In which HPL writes to his friend Maurice Moe and questions the truth (or lack thereof) in religion, and defends the idea that a person can be moral without being religious. Lovecraft gives a spirited argument to his friend while leaving plenty of room for them to agree to disagree.

Music by Troy Sterling Nies. Our thanks to Hippocampus Press for their book Letters to Maurice W. Moe and Others.

Above is a 1904 cylinder phonograph recording of Enrico Caruso, one of the most famous singers in the world when Lovecraft was a boy, and a 1909 phonograph recording of John McCormack, another famous tenor who inspired young HPL.

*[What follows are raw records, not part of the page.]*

--- flow/constraint.sdc ---
create_clock -name core_clock -period 5.55 [get_ports {clk}]
set_input_delay 1.1100 -clock core_clock [delete_from_list [all_inputs] [get_ports {clk}]]
set_output_delay 1.1100 -clock core_clock [all_outputs]
set_load 0.01 [all_outputs]
--- flow/run.sh ---
#!/bin/bash
# the make line also repeats each setting of config.mk as NAME=value (left out here)
make -C /OpenROAD-flow-scripts/flow DESIGN_CONFIG=/design/flow/config.mk WORK_HOME=/design/flow/orfs CLKGATE_MAP_FILE= finish
--- flow/config.mk ---
export PLATFORM = sky130hd
export DESIGN_NAME = main
export DESIGN_NICKNAME = main
export VERILOG_FILES = /design/flow/design.v
export SDC_FILE = /design/flow/constraint.sdc
export NUM_CORES = 4
export LEC_CHECK = 0
export ABC_AREA = 0
export CAP_MARGIN = 30
export CELL_PAD_IN_SITES_GLOBAL_PLACEMENT = 0
export CORE_ASPECT_RATIO = 0.55
export CORE_MARGIN = 2
export CORE_UTILIZATION = 41
export MAX_ROUTING_LAYER = met4
export PLACE_DENSITY_LB_ADDON = 0.19
export SLEW_MARGIN = 0
--- flow/design.v ---
`timescale 1ns / 1ps
module Debouncer #(parameter CNT_BITS = 20) (
    input clk,
    input rst,
    input signal,   
    output reg signal_state,   
    output signal_up    
);
reg signal_sync_0;  always @(posedge clk) signal_sync_0 <= rst ? 1'b0 : signal;
reg signal_sync_1;  always @(posedge clk) signal_sync_1 <= rst ? 1'b0 : signal_sync_0;
reg [CNT_BITS-1:0] signal_cnt;
wire signal_idle = (signal_state==signal_sync_1);
wire signal_cnt_max = &signal_cnt;	 
always @(posedge clk)
if(rst)
begin
    signal_cnt <= 0;
    signal_state <= 1'b0;
end
else if(signal_idle)
    signal_cnt <= 0;   
else
begin
    signal_cnt <= signal_cnt + 1'b1;   
    if(signal_cnt_max) signal_state <= ~signal_state;   
end
assign signal_up   = ~signal_idle & signal_cnt_max &  signal_state;
endmodule
`timescale 10s / 1s
module clock_divisor #(parameter DIV_MAX = 50000000, parameter DIV_BITS = 26) (
    input clk_100MHz,
    input rst,
	 input reset,
    output reg clk_1Hz 
    );
reg[DIV_BITS-1:0] contador;
reg reset_last;
always @(posedge clk_100MHz)
begin
	if (rst)
	begin
		contador = 0;
		clk_1Hz <= 0;
		reset_last = 0;
	end
	else if (reset && reset != reset_last)
	begin
		contador = 0;
		clk_1Hz <= 0;
		reset_last = reset;
	end
	else
	begin
		if(contador != DIV_MAX)	
		begin
			contador = contador + 1 ; 
		end
		else
		begin
			contador = 0;
			clk_1Hz <= ~clk_1Hz; 
		end
		reset_last = reset;
	end
end
endmodule
`timescale 1ns / 1ps
module temporizador #(parameter DIV_MAX = 50000000, parameter DIV_BITS = 26) (
	 input clk_100MHz,
	 input rst,
    input[1:0]    value,
	 input   start_timer,
    output reg  t_expired, 
	 output reg reset
    );
reg[1:0] counter;
reg counting;
reg add_one;
reg add_one_last;
reg clk_1Hz_last;
wire clk_1Hz;
clock_divisor #(.DIV_MAX(DIV_MAX), .DIV_BITS(DIV_BITS)) clk_dev(
	.clk_100MHz(clk_100MHz),
	.rst(rst),
	.clk_1Hz(clk_1Hz),
	.reset(reset)
 );
always @(posedge clk_100MHz)
begin
	if(rst)
	begin
		counter = 0;
		counting = 0;
		add_one_last = 0;
		t_expired <= 0;
		reset <= 0;
	end
	else if(counting)
	begin
		if(add_one_last != add_one)
		begin
			add_one_last = add_one;
			counter = counter + 1;
		end
		else
		begin
			counter = counter;
		end
		if(counter >= value)
		begin
			t_expired <= 1;
			counting = 0;
			reset <= 0;
			add_one_last = add_one;
		end
		else
		begin
			reset <= 1;
			counting = 1;
			t_expired <= 0;
		end
	end
	else
	begin
		add_one_last = add_one;
		t_expired <= 0;
		if(start_timer)
		begin
			counting = 1;
			reset <= 1;
			counter = 0;
		end
		else
		begin
			counting =0;
			reset <= 0;
			counter = 0;	
		end
	end	
end
always @(posedge clk_100MHz)
begin
	if(rst)
	begin
		clk_1Hz_last <= 0;
		add_one <= 0;
	end
	else
	begin
		clk_1Hz_last <= clk_1Hz;
		if(clk_1Hz && !clk_1Hz_last)
			add_one <= ~ add_one;
	end
end
endmodule
`timescale 1ns / 1ps
module FSM(
    input clk,
    input rst,
    input ok,
    input t_expired,
	 input reset,
	 input [2:0] c_type,
    output reg [2:0]ing_type,
	 output reg start_timer,
	 output reg[7:3] ingredientes,
	 output reg cobrar,
	 output reg [2:0] c_type_saved
    );
  parameter INICIO  = 4'b0000,AGUA = 4'b0010,CAFE = 4'b0100, MILK  = 4'b0110,CHOCO = 4'b1000,AZUC = 4'b1010, COBRAR_WAIT = 4'b1111;
  parameter LAGUA = 4'b0001,LCAFE = 4'b0011, LMILK  = 4'b0101,LCHOCO = 4'b0111,LAZUC = 4'b1001, COBRAR = 4'b1011;
  reg   [3:0] state;
always @ (posedge clk)
begin  
if(rst)
begin
	state <=  INICIO;
	c_type_saved <= 0;
end
else if(reset == 1'b1)
begin
	state <=  INICIO;
end
else begin	
	case(state)
		  INICIO : if (ok == 1'b1)
					  begin
						  state <= LAGUA;
						  c_type_saved <= c_type;
					  end
					  else 
						  state <= INICIO;
		  LAGUA : state <= AGUA;
		  AGUA : if (t_expired) begin
						  state <= LCAFE; end
					  else 
						  state <= AGUA;
		  LCAFE: state <= CAFE;
		  CAFE :if (t_expired)begin
						  state <= LMILK; end
					  else 
						  state <= CAFE;
		  LMILK: state <= MILK;			  
		  MILK :if (t_expired) begin
						  state <= LCHOCO; end
					  else 
						  state <= MILK;
		  LCHOCO : state <= CHOCO;
		  CHOCO : if (t_expired) begin
						  state <= LAZUC; end
					  else 
						  state <= CHOCO;
		  LAZUC: state <= AZUC;
		  AZUC : if (t_expired) begin
						  state <= COBRAR; end
					  else 
						  state <= AZUC;
		  COBRAR: begin
					c_type_saved <= 0;
					state <= COBRAR_WAIT;
					end
		  COBRAR_WAIT: begin
					c_type_saved <= 0;
					state <= INICIO;
					end
		  default : state <= INICIO;
		 endcase
 end
end
always @(state) 
     begin
	  case(state)
      INICIO : begin
			ing_type =  3'b000;
			start_timer =  1'b0;
			ingredientes =  5'b00000;
			cobrar = 0;
               end
		LAGUA : begin
			 ing_type =  3'b001;
			 start_timer =  1'b0;
			 ingredientes =  5'b10000;
			 cobrar = 0;
             end
      AGUA : begin
			 ing_type =  3'b001;
			 start_timer =  1'b1;
			 ingredientes =  5'b10000;
			 cobrar = 0;
             end
		LCAFE : begin
             ing_type =  3'b010;
	          start_timer =  1'b0;
	          ingredientes =  5'b01000;
		       cobrar = 0;
             end
      CAFE : begin
             ing_type =  3'b010;
	          start_timer =  1'b1;
	          ingredientes =  5'b01000;
			    cobrar = 0;
             end
		LMILK: begin
             ing_type =  3'b011;
	          start_timer =  1'b0;
	          ingredientes =  5'b00100;
			    cobrar = 0;
             end		 
	   MILK: begin
             ing_type =  3'b011;
	          start_timer =  1'b1;
	          ingredientes =  5'b00100;
			    cobrar = 0;
             end
		LCHOCO : begin
				ing_type =  3'b100;
				start_timer =  1'b0;
				ingredientes =  5'b00010;
			   cobrar = 0;
				end
      CHOCO : begin
				ing_type =  3'b100;
				start_timer =  1'b1;
				ingredientes =  5'b00010;
			   cobrar = 0;
				end
		LAZUC : begin
			ing_type =  3'b101;
			start_timer=  1'b0;
			ingredientes=  5'b00001;
			cobrar = 0;
			end
      AZUC : begin
			ing_type =  3'b101;
			start_timer=  1'b1;
			ingredientes=  5'b00001;
			cobrar = 0;
			end
		COBRAR : begin
			ing_type =  3'b000;
			start_timer=  1'b0;
			ingredientes=  5'b00000;
			cobrar = 1;
			end
		COBRAR_WAIT : begin
			ing_type =  3'b000;
			start_timer=  1'b0;
			ingredientes=  5'b00000;
			cobrar = 0;
			end
     default : begin
					ing_type =  3'b000;
					start_timer=  1'b0;
               ingredientes =  5'b00000;
					cobrar = 0;
               end
    endcase
   end
 endmodule  
`timescale 1ns / 1ps
module Comparador(
	 input clk,
	 input rst,
    input [3:0] dinero,
    input [2:0] c_type,
    output reg ok,
    output reg [3:0] cambio
    );
reg [3:0] precio;
always @ (posedge clk)
begin
	case(c_type)
		3'b001: precio = 3;
		3'b010: precio = 4;
		3'b011: precio = 5;
		3'b100: precio = 7;
		default: precio = 0;	
	endcase
	if (rst)
	begin
		ok <= 0;
		cambio <= 0;
	end
	else if (precio !=0)
	begin
		if(dinero >= precio)
		begin
			ok <= 1;
			cambio  <= dinero - precio;
		end
      else
		begin
			ok <= 0;
			cambio <= 0;
		end
	end
	else
	begin
		ok <= 0;
		cambio <= 0;
	end
end
endmodule
`timescale 1ns / 1ps
module Contador(
	 input clk,
	 input rst,
    input one,
    input five,
    input reset,
    output reg [3:0] total
    );
	always @(posedge clk)
		if (rst || reset) total <= 0 ;
		else 
		begin
			if (one) total <= total + 1 ;
			if (five) total <= total + 5 ;
		end
endmodule
`timescale 1ns / 1ps
module SelectBebida(
    input [3:0] switches,
    output reg [2:0] c_type
    );
always @(*)
begin
	case (switches)
			4'b0001 : c_type = 3'b001;
			4'b0010 : c_type = 3'b010;
			4'b0100 : c_type = 3'b011;
			4'b1000 : c_type = 3'b100;
			default : c_type = 3'b000;
	endcase
end
endmodule
`timescale 1ns / 1ps
module TimeSelector(
    input [2:0] c_type,
    input [2:0] ing_type,
    output reg [1:0] t_value
    );
always @(*)
begin
		if (c_type == 3'b001)
			case(ing_type)
				3'b001: t_value = 2;
				3'b010: t_value = 3;
				3'b011: t_value = 0;
				3'b100: t_value = 0;
				3'b101: t_value = 1;
				default: t_value = 0;
			endcase
		else if (c_type == 3'b010)
			case(ing_type)
				3'b001: t_value = 2;
				3'b010: t_value = 2;
				3'b011: t_value = 1;
				3'b100: t_value = 0;
				3'b101: t_value = 1;
				default: t_value = 0;
			endcase
		else if (c_type == 3'b011)
			case(ing_type)
				3'b001: t_value = 2;
				3'b010: t_value = 1;
				3'b011: t_value = 2;
				3'b100: t_value = 0;
				3'b101: t_value = 1;
				default: t_value = 0;
			endcase
		else if (c_type == 3'b100)
			case(ing_type)
				3'b001: t_value = 1;
				3'b010: t_value = 1;
				3'b011: t_value = 1;
				3'b100: t_value = 2;
				3'b101: t_value = 1;
				default: t_value = 0;
			endcase
		else
			t_value = 0;	
end
endmodule
`timescale 1ns / 1ps
module binto7seg(
	 input clk,
	 input rst,
    input  [3:0] binary,
    output reg [6:0] seg
    );
always @(posedge clk)
if (rst)
seg <= 7'b1000000;
else
case (binary)
4'b0000 :       
seg <= 7'b1000000;
4'b0001 :    	 
seg <= 7'b1111001;
4'b0010 :  		 
seg <= 7'b0100100; 
4'b0011 : 		 
seg <= 7'b0110000;
4'b0100 :		 
seg <= 7'b0011001;
4'b0101 :		 
seg <= 7'b0010010;  
4'b0110 :		 
seg <= 7'b0000010;
4'b0111 :		 
seg <= 7'b1111000;
4'b1000 :     	 
seg <= 7'b0000000;
4'b1001 :    	 
seg <= 7'b0010000;
4'b1010 :  		 
seg <= 7'b0001000; 
4'b1011 : 		 
seg <= 7'b0000011;
4'b1100 :		 
seg <= 7'b1000110;
4'b1101 :		 
seg <= 7'b0100001;
4'b1110 :		 
seg <= 7'b0000110;
4'b1111 :		 
seg <= 7'b0001110;
endcase
endmodule
`timescale 1ns / 1ps
module deco(
	 input clk,
	 input rst,
    input [1:0] in,
    output reg [3:0] out
    );
always@(posedge clk)
begin
	if (rst)
	  out <= 4'b1111;
	else
	case (in)
	  2'b00 : out <= 4'b1110;
	  2'b01 : out <= 4'b1101;
	  2'b10 : out <= 4'b1011;
	  2'b11 : out <= 4'b0111;
	  default : out <= 0;
	endcase
end
endmodule
`timescale 1ns / 1ps
module seven_segment #(parameter SEG_BITS = 17) (
	 input clk,
	 input rst,
    input [3:0] in,
    output [6:0] seg,
    output [3:0] an
  );
reg [SEG_BITS-1:0] contador; 
reg [1:0] an_select;
reg [3:0] x;
reg [3:0] unidades;
reg decenas;
binto7seg toseg (
		.clk(clk),
		.rst(rst),
		.binary(x),
		.seg(seg)
);
deco deco (
		.clk(clk),
		.rst(rst),
		.in(an_select),
		.out(an)
);
always @(posedge clk)
if (rst)
begin
contador <= 0;
an_select <= 0;
x <= 0;
unidades <= 0;
decenas <= 0;
end
else
begin
contador <= contador + 1; 
if(&contador)
 begin
	if (in > 9)
	begin
		decenas <= 1;
		unidades <= in - 10;
	end
	else
	begin
		decenas <= 0;
		unidades <= in;
	end
	contador <= 0;
	an_select <= an_select + 1;
	case (an_select)
			2'b01 : x <= unidades;
			2'b10 : x <= decenas;
			2'b11 : x <= 0;
			2'b00 : x <= 0;
			default : x <= 0;
	endcase
 end
end
endmodule
`timescale 1ns / 1ps
module main(
    input clk,
    input rst,
    input btnl,
	 input btnd,
	 input btnr,
	 input btnp,
	 input [3:0] speed,
    output [7:0] led,
	 output [6:0] seg,
	 output [3:0] an
    );
localparam DB_BITS  = 10;    
localparam DIV_MAX  = 2999;  
localparam DIV_BITS = 12;
localparam SEG_BITS = 10;    
wire [3:0] bebida;
wire [3:0] total;
wire [3:0] cambio;
reg [3:0] display;
wire reset_wire; 
wire reset_contador_wire;
wire cobrar_wire;
wire cancel_wire; 
wire hundred_wire; 
wire five_hundred_wire;
wire [2:0] c_type;
wire [2:0] c_type_saved;
wire t_expired;
wire [2:0] ing_type;
wire [1:0] t_value;
wire on_temp;
wire start_timer;
wire ok;
assign led[1:0] = 2'b00;
Debouncer #(.CNT_BITS(DB_BITS)) coffee(
	.clk(clk),
	.rst(rst),
	.signal(speed[0]),
	.signal_state(bebida[0])
);
Debouncer #(.CNT_BITS(DB_BITS)) coffee_milk(
	.clk(clk),
	.rst(rst),
	.signal(speed[1]),
	.signal_state(bebida[1])
);
Debouncer #(.CNT_BITS(DB_BITS)) cappuc(
	.clk(clk),
	.rst(rst),
	.signal(speed[2]),
	.signal_state(bebida[2])
);
Debouncer #(.CNT_BITS(DB_BITS)) mocca(
	.clk(clk),
	.rst(rst),
	.signal(speed[3]),
	.signal_state(bebida[3])
);
Debouncer #(.CNT_BITS(DB_BITS)) cancel(
		.clk(clk),
	.rst(rst),
		.signal(btnd),
		.signal_state(cancel_wire)
);
Debouncer #(.CNT_BITS(DB_BITS)) reset(
		.clk(clk),
	.rst(rst),
		.signal(btnp),
		.signal_state(reset_wire)
);
Debouncer #(.CNT_BITS(DB_BITS)) hundred_coin(
		.clk(clk),
	.rst(rst),
		.signal(btnl),
		.signal_up(hundred_wire)
);
Debouncer #(.CNT_BITS(DB_BITS)) five_hundred_coin(
		.clk(clk),
	.rst(rst),
		.signal(btnr),
		.signal_up(five_hundred_wire)
);
SelectBebida selector(
	.switches(bebida),
	.c_type(c_type)
);
seven_segment #(.SEG_BITS(SEG_BITS)) seven_seg(
		.clk(clk),
	.rst(rst),
		.in(display),
		.seg(seg),
		.an(an)
);
Comparador comparador (
	.clk(clk),
	.rst(rst),
	.dinero(total),
	.c_type(c_type),
	.cambio(cambio),
	.ok(ok)
);
assign reset_contador_wire = cancel_wire||cobrar_wire;
Contador monedero(
		.clk(clk),
	.rst(rst),
		.one(hundred_wire),
		.five(five_hundred_wire),
		.reset(reset_contador_wire),
		.total(total)
);
temporizador #(.DIV_MAX(DIV_MAX), .DIV_BITS(DIV_BITS)) temp(
	.clk_100MHz(clk),
	.rst(rst),
	.value(t_value),
	.start_timer(start_timer),
	.t_expired(t_expired),	
	.reset(on_temp)
);
clock_divisor #(.DIV_MAX(DIV_MAX), .DIV_BITS(DIV_BITS)) clk_1Hz(
	.clk_100MHz(clk),
	.rst(rst),
	.clk_1Hz(led[2]),
	.reset(on_temp)
 );
TimeSelector time_select(
	.c_type(c_type_saved),
	.ing_type(ing_type),
	.t_value(t_value)
 );
FSM fsm(
		.clk(clk),
	.rst(rst),
		.ok(ok),
		.c_type(c_type),
		.t_expired(t_expired),
		.reset(reset_wire),
		.ing_type(ing_type),
		.start_timer(start_timer),
		.ingredientes(led[7:3]),
		.cobrar(cobrar_wire),
		.c_type_saved(c_type_saved)
    );
always@(posedge clk)
begin
	if(rst)
		display <= 0;
	else if(cambio !=0)
		display <= cambio;
	else
		display <= total;
end
endmodule
==> run_results.csv, run 1 <==
group,metric,value,unit
synth,fa_ha_area_share,5.08,%
place,placement.io_buffers,26,
power,sequentialPower,0.00146,W
power,netSwitchingFraction,20.5,%
synth,ys_cells,942,
critical_path,crit_path_start_kind,"primary input",
detailed_routing,antenna_violating_nets_post_route,0,
global_routing,grt_pass1_wl,26700,um
timing,fmaxAchievable,0.360,GHz
critical_path,critical_path.max_stage_delay,0.40,ns
power,power_frac_comb,1.8,%
synth,synth.area.top_cells,"dfxtp_1 47%, nor2_1 5.9%, xor2_1 5.6%",
power,power.group.top,"sequential cells",
final_layout,num-fill-cells,1966,
floorplanning,fp.dieH,111,um
hold_path,hold_depth,1,
synth,synth_top_cell_by_area,"dfxtp_1",
global_routing,grt_start_max_net_pins,62,
timing,worst-slew-pin-transition,0.686,ns
clock_network,cts_repair_resize_count,0,
critical_path,critPathCapture,"led[4]",
floorplanning,fp.dieArea,22000,um2
timing,report.final.hold_viol_count,0,
clock_network,clock_insertion_delay_worst_skew,0.49,ns
synth,ys_sh_aoi,9.03,%
critical_path,worst-setup-path-type,"in2reg",
power,power_density,299,nW/um2
timing,min_period_over_period,50.0,%
detailed_routing,dr.pass1.iters,5,
clock_network,h-tree-depth,1,
clock_network,clkSlewWorstSetupHoldPaths,0.06,ns
power,worst_ir_drop_vdd,0.163,mV
final_layout,final_cells,1264,
critical_path,worst_path_dominant_cell_family,"AND-OR/OR-AND gates",
synth,synth.cellmix.xorXnorShare,10.5,%
synth,synth-warning-count,12,
synth,netlist_area,8520,um2
global_routing,grt_pass1_vias,5473,
synth,synthArstFlopShare,0,%
power,net-switching-power,0.000596,W
power,power.sequential.fraction,50.4,%
floorplanning,row_count,39,
critical_path,r2r_setup_slack,2.91,ns
status,outcome,"timing/DRC/antenna clean",
place,placedCellCount,1229,
detailed_routing,num_vias,6073,
critical_path,worst_setup_path_startpoint,"rst",
detailed_routing,wl_per_cell,12.4,um
hold_path,holdCritStartpoint,"coffee.signal_sync_0",
synth,ys_dominant_reg_cell,"dfxtp_1",
detailed_routing,route.final.wire_length,15600,um
detailed_routing,route.antenna.diode_count,0,
critical_path,critical_path.n_buffers_inverters,1,
synth,synthDistinctLibCells,61,
timing,timing.setup.tns,0,ns
power,p_leak,3.51,nW
synth,yosys_register_bits,201,
clock_network,cts_tree,"done",
hold_path,min-delay-path-class,"reg2reg",
final_layout,syn_to_final_growth,13.9,%
timing,period_needed,2.78,ns
place,placement.cell_area,9020,um2
place,weighted_congestion_at_the_end_of_routability_driven_global_placement,0.823,
floorplanning,floorplan.initialDensity,41.5,%
power,combinationalPower,0.0000515,W
clock_network,clk_root_buffer_cell,"clkbuf_16",
final_layout,post-route-cell-area,9700,um2
synth,yosysSeqAreaShare,47.2,%
critical_path,worst-path-max-fanout,13,
critical_path,rr_endpoint,"led[4]",
detailed_routing,remaining_drc_errors,0,
synth,synthDominantCellAreaShare,47.2,%
hold_path,hold_end,"coffee.signal_sync_1",
global_routing,global_route.usage.total,14.9,%
final_layout,finalNetCount,1008,
flow_run,maxCapViolCount,0,
clock_network,post_cts_hold_buffer_count,0,
synth,post_synth_most_frequent_cells,"201 x dfxtp_1, 134 x nor2_1, 65 x nand2_1",
detailed_routing,detail_route.iter0.violations,269,
timing,setup_violations,0,
global_routing,grt.overflow.total,0,
power,intPower,0.00231,W
timing,clock_tree_skew_after_final_layout,0.0104,ns
timing,finalMaxSlewViolations,0,
synth,yosys-stat-area,8520,um2
timing,fin_worst_hold_slack,0.435,ns
synth,synth-edff-count,0,
timing,slew_headroom,54.3,%
critical_path,cell_count_of_the_worst_reg_to_reg_path,9,
clock_network,cts_setup_buffers,0,
timing,rsz0062_at_grt,"false",
floorplanning,coreArea,20500,um2
synth,mux_share,0.485,%
critical_path,timing.critical_path.arrival,3.18,ns
clock_network,cts.sink_count,201,
synth,yosys.area_share.simple,24.6,%
place,hpwl,10700,um
critical_path,crit_required,5.96,ns
clock_network,cts_buffer_count,20,
global_routing,antenna_found_initial,0,
synth,synth.avg_cell_area,9.05,um2
critical_path,worst_r2r_startpoint,"fsm.state[3]",
detailed_routing,via_per_inst,4.80,
synth,synth.logic.top_family,"simple AND/OR/NAND/NOR gates",
clock_network,cts_buffer_depth,3,
power,clk-power,0.00139,W
critical_path,max_stage_delay_cell_worst_path,"or2_2",
power,clockPowerShare,47.8,%
flow_run,openroad.warnings,37,
critical_path,cp_cell_sequence,"buf_2, or2_2, a21oi_1, o21a_1, o21a_1, ha_1, a21boi_0, o21ai_0, a21o_1, a21oi_1",
floorplanning,die_width,198,um
synth,synthesis.instances,942,
critical_path,worst-path-stages,10,
floorplanning,boundaryPins,29,
synth,top_cell,"dfxtp_1",
critical_path,crit_path_end_kind,"flop",
## area by class of cell
| cell class | count | area, um2 | area share (%) |
|---|---|---|---|
| clock buffer | 27 | 588 | 6.06 |
| sequential | 201 | 4020 | 41.5 |
| multi-input combinational | 678 | 4240 | 43.7 |
| clock inverter | 8 | 92.6 | 0.954 |
| tap | 287 | 359 | 3.70 |
| timing repair buffer | 28 | 270 | 2.79 |
| inverter | 35 | 131 | 1.35 |
## routing by layer
metal / wire length, um / track usage (%) / vias to the layer above
li1: - / - / 3262
met1: 9300 / 24.2 / 2694
met2: 5370 / 17.9 / 95
met3: 666 / 2.89 / 22
met4: 287 / 3.81 / 0
met5: 0 / - / -
## per-stage QoR
stage               worst slack, ns  util, %  power, W
detailed placement             2.33     43.9   0.00155
CTS                            2.83     47.2   0.00296
finish                         2.77     47.2   0.00291
global route                   2.61     47.2   0.00302
floorplan                      2.61        -   0.00153
global placement               2.34     43.9   0.00155
==> run 2, diff against run 1 <==
ABC_AREA = default   (was 0)
CAP_MARGIN = 35   (was 30)
CELL_PAD_IN_SITES_GLOBAL_PLACEMENT = default   (was 0)
CORE_ASPECT_RATIO = default   (was 0.55)
CORE_MARGIN = 9   (was 2)
CORE_UTILIZATION = 48   (was 41)
CTS_CLUSTER_DIAMETER = 380   (was default)
GPL_TIMING_DRIVEN = 0   (was default)
MAX_ROUTING_LAYER = default   (was met4)
PLACE_DENSITY = 0.54   (was default)
PLACE_DENSITY_LB_ADDON = default   (was 0.19)
SLEW_MARGIN = 20   (was 0)
TNS_END_PERCENT = 70   (was default)
clock period = 5.64 ns   (was 5.55 ns; I/O delays follow)
==> run 2 against run 1 <==
Net effect: clock power grew 4%; wire length grew 6.9%; synthesized cell count is the same; setup slack gained 0.021 ns; sequential power is essentially flat; hold slack lost 0.0031 ns; final cell count shrank 2.5%; critical endpoint is now time_select.ing_type[2]; count of clock-buffer cells in the layout grew 5; critical path depth is the same; global-route usage is essentially flat; power grew 1.2%; via count grew 6.4%.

HPL mentions a couple of magazines in this letter. The Outlook was a weekly magazine published in New York from 1893 to 1928. It started life in 1870 as The Christian Union, but changed its title when it shifted focus to social and political issues. There was a British magazine with the same title at the same time. The Truth Seeker was a prominent freethought journal founded in 1873, which is still being published and is headquartered in San Diego.

HPL quotes the popular newspaper character Mr. Dooley, created by Finley Peter Dunne. You can read more of Mr. Dooley's pithy sayings in Mr. Dooley Says.

The Bible verse that HPL cites at the end of the letter is "And as he thus spake for himself, Festus said with a loud voice, Paul, thou art beside thyself; much learning doth make thee mad."